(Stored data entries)
********
## src/rtl/bch_syndrome_calc.sv

```systemverilog
// Bit-serial BCH syndrome calculator: Horner evaluation of S1..S2t over GF(2^m).
// Optional macro BCH_SYND_EVEN_SQR_EN: accumulate odd S_j only, derive S_2i = (S_i)^2 at output.
module bch_syndrome_calc #(
    parameter int unsigned m      = 7,
    parameter int unsigned t      = 10,
    parameter int unsigned n      = 127,
    parameter int unsigned irrpol = 137
) (
    input  logic                iclk,
    input  logic                ireset,
    input  logic                iclkena,
    input  logic                isop,
    input  logic                ieop,
    input  logic                ival,
    input  logic                idat,
    output logic                osyndrome_val,
    output logic [1:2*t][m-1:0] osyndrome,
    output logic                onzero,
    output logic                olen_err
);
    localparam int unsigned    T2     = 2 * t;
    localparam int unsigned    CW     = $clog2(n + 1);
    localparam logic [m-1:0]   Poly   = m'(irrpol);
    localparam logic [CW-1:0]  CntMax = '1;
    localparam logic [CW-1:0]  NLen   = CW'(n);

    typedef logic [1:2*t][m-1:0] synd_t;
    typedef enum logic {StIdle, StAcc} state_t;

    // Repeated multiply-by-alpha; p is a constant at every call site, so this folds to XORs.
    function automatic logic [m-1:0] mul_alpha_pow(input logic [m-1:0] a, input int unsigned p);
        logic [m-1:0] r;
        r = a;
        for (int unsigned k = 0; k < p; k++) begin
            r = {r[m-2:0], 1'b0} ^ (r[m-1] ? Poly : '0);
        end
        return r;
    endfunction

`ifdef BCH_SYND_EVEN_SQR_EN
    localparam bit EvenSqr = 1'b1;

    function automatic logic [m-1:0] gf_sqr(input logic [m-1:0] a);
        logic [m-1:0] r;
        r = '0;
        for (int k = m - 1; k >= 0; k--) begin
            r = mul_alpha_pow(r, 1) ^ (a[k] ? a : '0);
        end
        return r;
    endfunction

    // Ascending order lets S_4 = (S_2)^2 reuse the already-derived S_2.
    function automatic synd_t expand_even(input synd_t u);
        synd_t s;
        s = u;
        for (int unsigned j = 2; j <= T2; j += 2) begin
            s[j] = gf_sqr(s[j/2]);
        end
        return s;
    endfunction
`else
    localparam bit EvenSqr = 1'b0;
`endif

    state_t        state;
    logic [CW-1:0] cnt;
    logic [CW-1:0] cnt_upd;
    synd_t         acc;
    synd_t         acc_upd;
    synd_t         syn_out;
    logic          accept;
    logic          fin;

    always_comb begin
        acc_upd = '0;
        for (int unsigned j = 1; j <= T2; j++) begin
            if (!(EvenSqr && (j % 2 == 0))) begin
                acc_upd[j] = isop ? {{(m-1){1'b0}}, idat}
                                  : (mul_alpha_pow(acc[j], j) ^ {{(m-1){1'b0}}, idat});
            end
        end
`ifdef BCH_SYND_EVEN_SQR_EN
        syn_out = expand_even(acc_upd);
`else
        syn_out = acc_upd;
`endif
        cnt_upd = isop ? CW'(1) : ((cnt == CntMax) ? cnt : cnt + CW'(1));
        accept  = ival && (isop || (state == StAcc));
        fin     = accept && ieop;
    end

    always_ff @(posedge iclk or negedge ireset) begin
        if (!ireset) begin
            state         <= StIdle;
            cnt           <= '0;
            acc           <= '0;
            osyndrome_val <= 1'b0;
            osyndrome     <= '0;
            onzero        <= 1'b0;
            olen_err      <= 1'b0;
        end else if (iclkena) begin
            osyndrome_val <= fin;
            if (accept) begin
                acc   <= acc_upd;
                cnt   <= cnt_upd;
                state <= ieop ? StIdle : StAcc;
            end
            if (fin) begin
                osyndrome <= syn_out;
                onzero    <= |syn_out;
                olen_err  <= (cnt_upd != NLen);
            end
        end
    end

endmodule

```

## config.mk

```make
export PLATFORM = sky130hd
export DESIGN_NAME = bch_syndrome_calc
export DESIGN_NICKNAME = d
export VERILOG_FILES = /design/src/rtl/bch_syndrome_calc.sv
export SDC_FILE = /design/constraint.sdc
export NUM_CORES = 1
export LEC_CHECK = 0
export ABC_AREA = 1
export BUFFER_PORTS_ARGS = -buffer_cell sky130_fd_sc_hd__buf_2
export CORE_ASPECT_RATIO = 0.8
export CORE_MARGIN = 2
export CORE_UTILIZATION = 35
export CTS_BUF_LIST = sky130_fd_sc_hd__clkbuf_16
export DETAILED_ROUTE_END_ITERATION = 8
export GPL_TIMING_DRIVEN = 0
export PLACE_DENSITY = 0.63
export SLEW_MARGIN = 40
export SYNTH_ARGS = -nofsm -noshare
export SYNTH_HDL_FRONTEND = slang
export SYNTH_SLANG_ARGS = --single-unit
```

## constraint.sdc

```tcl
create_clock -name iclk -period 2.61 [get_ports iclk]
set_input_delay 0.522 -clock iclk [delete_from_list [all_inputs] [get_ports iclk]]
set_output_delay 0.522 -clock iclk [all_outputs]
set_load 0.02 [all_outputs]
```

==> results of run 1 <==
-- power by group through the flow --
stage | clock network (mW) | registers [mW] | logic [mW]
global route | 4.81 | 7.54 | 10.3
finish | 4.56 | 7.34 | 9.17
detailed placement | 0 | 7.37 | 9.08
global placement | 0 | 7.33 | 8.86
floorplan | 0 | 7.95 | 5.45
CTS | 4.61 | 7.31 | 9.12
-- cell type report --
cell class                 instances  area [um2]  share of cell area (%)
clock buffer                      30         751                    4.37
multi-input combinational       1445        6290                    36.7
timing repair buffer             153         871                    5.07
tap                              544         681                    3.96
sequential                       291        7280                    42.4
inverter                         151         567                    3.30
buffer                            91         445                    2.59
clock inverter                    26         278                    1.62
********
In the entries, find every line holding "accept" and copy it.

Answer box:
    logic          accept;
        accept  = ival && (isop || (state == StAcc));
        fin     = accept && ieop;
            if (accept) begin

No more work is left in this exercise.